Materials and Methods
This was a cross-sectional study in a single centre, which evaluated all patients with unstable pelvic injury (Tile B and C) who underwent surgical intervention at least six months post-operatively. The fractures were also evaluated by using CT scan images with 3D reconstruction to make sure a correct classification of the fractures. The patients who were classified as Tile B1 to C3 with sacroiliac joint disruption were included in the study. Patient with sacral fracture were not included. In Tile B and C, the pelvic injuries were also involving the anterior pelvic integrity either the disruption of the symphysis pubis or superior pubic rami fracture. The included patients were treated with open reduction via ilioinguinal approach, anterior plate fixation of the sacroiliac joint and plate fixation of the anterior pelvic disruption. The operation was carried out by Advanced Trauma Team which consist of three experienced senior consultant Orthopaedic surgeons. All three of them were involved in each of the operation.

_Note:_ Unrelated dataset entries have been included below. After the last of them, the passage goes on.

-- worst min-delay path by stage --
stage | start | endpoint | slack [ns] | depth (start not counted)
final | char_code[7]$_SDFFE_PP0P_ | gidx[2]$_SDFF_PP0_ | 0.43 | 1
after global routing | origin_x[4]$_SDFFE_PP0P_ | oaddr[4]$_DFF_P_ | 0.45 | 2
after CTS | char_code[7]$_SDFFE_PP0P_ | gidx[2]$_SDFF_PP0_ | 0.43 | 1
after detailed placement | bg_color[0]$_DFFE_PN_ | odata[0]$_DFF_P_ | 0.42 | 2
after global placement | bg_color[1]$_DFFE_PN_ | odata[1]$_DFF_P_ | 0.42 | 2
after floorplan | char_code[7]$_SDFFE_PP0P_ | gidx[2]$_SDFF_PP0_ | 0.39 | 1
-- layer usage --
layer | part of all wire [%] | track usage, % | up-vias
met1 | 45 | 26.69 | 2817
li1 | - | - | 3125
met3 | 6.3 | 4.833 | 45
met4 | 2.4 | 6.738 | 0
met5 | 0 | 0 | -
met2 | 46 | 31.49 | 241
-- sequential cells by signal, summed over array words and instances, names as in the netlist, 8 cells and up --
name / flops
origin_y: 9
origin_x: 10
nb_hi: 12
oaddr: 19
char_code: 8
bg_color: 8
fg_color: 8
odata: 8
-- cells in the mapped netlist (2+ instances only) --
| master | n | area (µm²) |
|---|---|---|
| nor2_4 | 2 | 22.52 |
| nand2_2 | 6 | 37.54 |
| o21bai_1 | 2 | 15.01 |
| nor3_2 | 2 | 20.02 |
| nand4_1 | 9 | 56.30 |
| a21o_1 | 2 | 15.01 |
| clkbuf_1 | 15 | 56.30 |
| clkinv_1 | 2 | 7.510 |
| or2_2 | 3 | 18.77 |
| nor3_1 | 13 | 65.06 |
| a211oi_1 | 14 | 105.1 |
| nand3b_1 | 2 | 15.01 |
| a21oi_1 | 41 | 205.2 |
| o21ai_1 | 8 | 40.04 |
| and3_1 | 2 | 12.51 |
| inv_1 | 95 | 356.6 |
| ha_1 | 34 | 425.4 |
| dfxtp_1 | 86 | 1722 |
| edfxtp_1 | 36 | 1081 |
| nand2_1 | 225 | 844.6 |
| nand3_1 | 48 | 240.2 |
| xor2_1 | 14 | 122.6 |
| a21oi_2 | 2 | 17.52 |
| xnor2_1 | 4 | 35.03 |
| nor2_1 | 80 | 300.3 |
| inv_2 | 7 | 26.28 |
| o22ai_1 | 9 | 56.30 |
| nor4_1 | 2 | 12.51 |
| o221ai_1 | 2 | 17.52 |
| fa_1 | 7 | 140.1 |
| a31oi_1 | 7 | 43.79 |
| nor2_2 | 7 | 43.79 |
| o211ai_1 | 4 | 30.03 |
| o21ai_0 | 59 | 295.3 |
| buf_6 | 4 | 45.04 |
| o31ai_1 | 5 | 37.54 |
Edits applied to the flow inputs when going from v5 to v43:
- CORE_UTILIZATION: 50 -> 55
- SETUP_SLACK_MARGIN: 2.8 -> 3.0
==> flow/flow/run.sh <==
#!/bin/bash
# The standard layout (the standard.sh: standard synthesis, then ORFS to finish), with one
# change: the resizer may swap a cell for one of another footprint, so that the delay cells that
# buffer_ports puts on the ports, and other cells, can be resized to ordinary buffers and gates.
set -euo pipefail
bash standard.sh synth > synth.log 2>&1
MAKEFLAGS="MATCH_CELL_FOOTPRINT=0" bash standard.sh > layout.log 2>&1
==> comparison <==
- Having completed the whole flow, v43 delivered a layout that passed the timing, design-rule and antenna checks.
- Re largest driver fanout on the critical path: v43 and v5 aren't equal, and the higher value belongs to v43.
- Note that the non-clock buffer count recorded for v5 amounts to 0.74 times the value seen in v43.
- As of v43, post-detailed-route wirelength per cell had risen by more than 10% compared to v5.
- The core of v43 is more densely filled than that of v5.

Patients with concomitant complicated injuries and complications such as traumatic brain injury with poor recovery, spine injury with permanent neurological deficit, non-union of lower limb fractures, patients with severe brain injury, bone tumours, and sacral dysmorphism were excluded.
Post-operative radiograph was obtained to assess the quality of the fixation. In our set up, no post-operative CT scan was performed due to limitation of the CT scan appointment as well as to reduce the cost of the hospital stay. A good quality plain radiograph of the pelvis in anterior-posterior (AP) view was used to evaluate the radiological outcome. Good quality pelvis radiograph was characterised by a symmetrical appearance of the obturator foramen and the iliac wing, and the distance between the symphysis pubis and the coccyx of between 1–3cm5. A rotated pelvis radiograph was excluded from outcome assessment.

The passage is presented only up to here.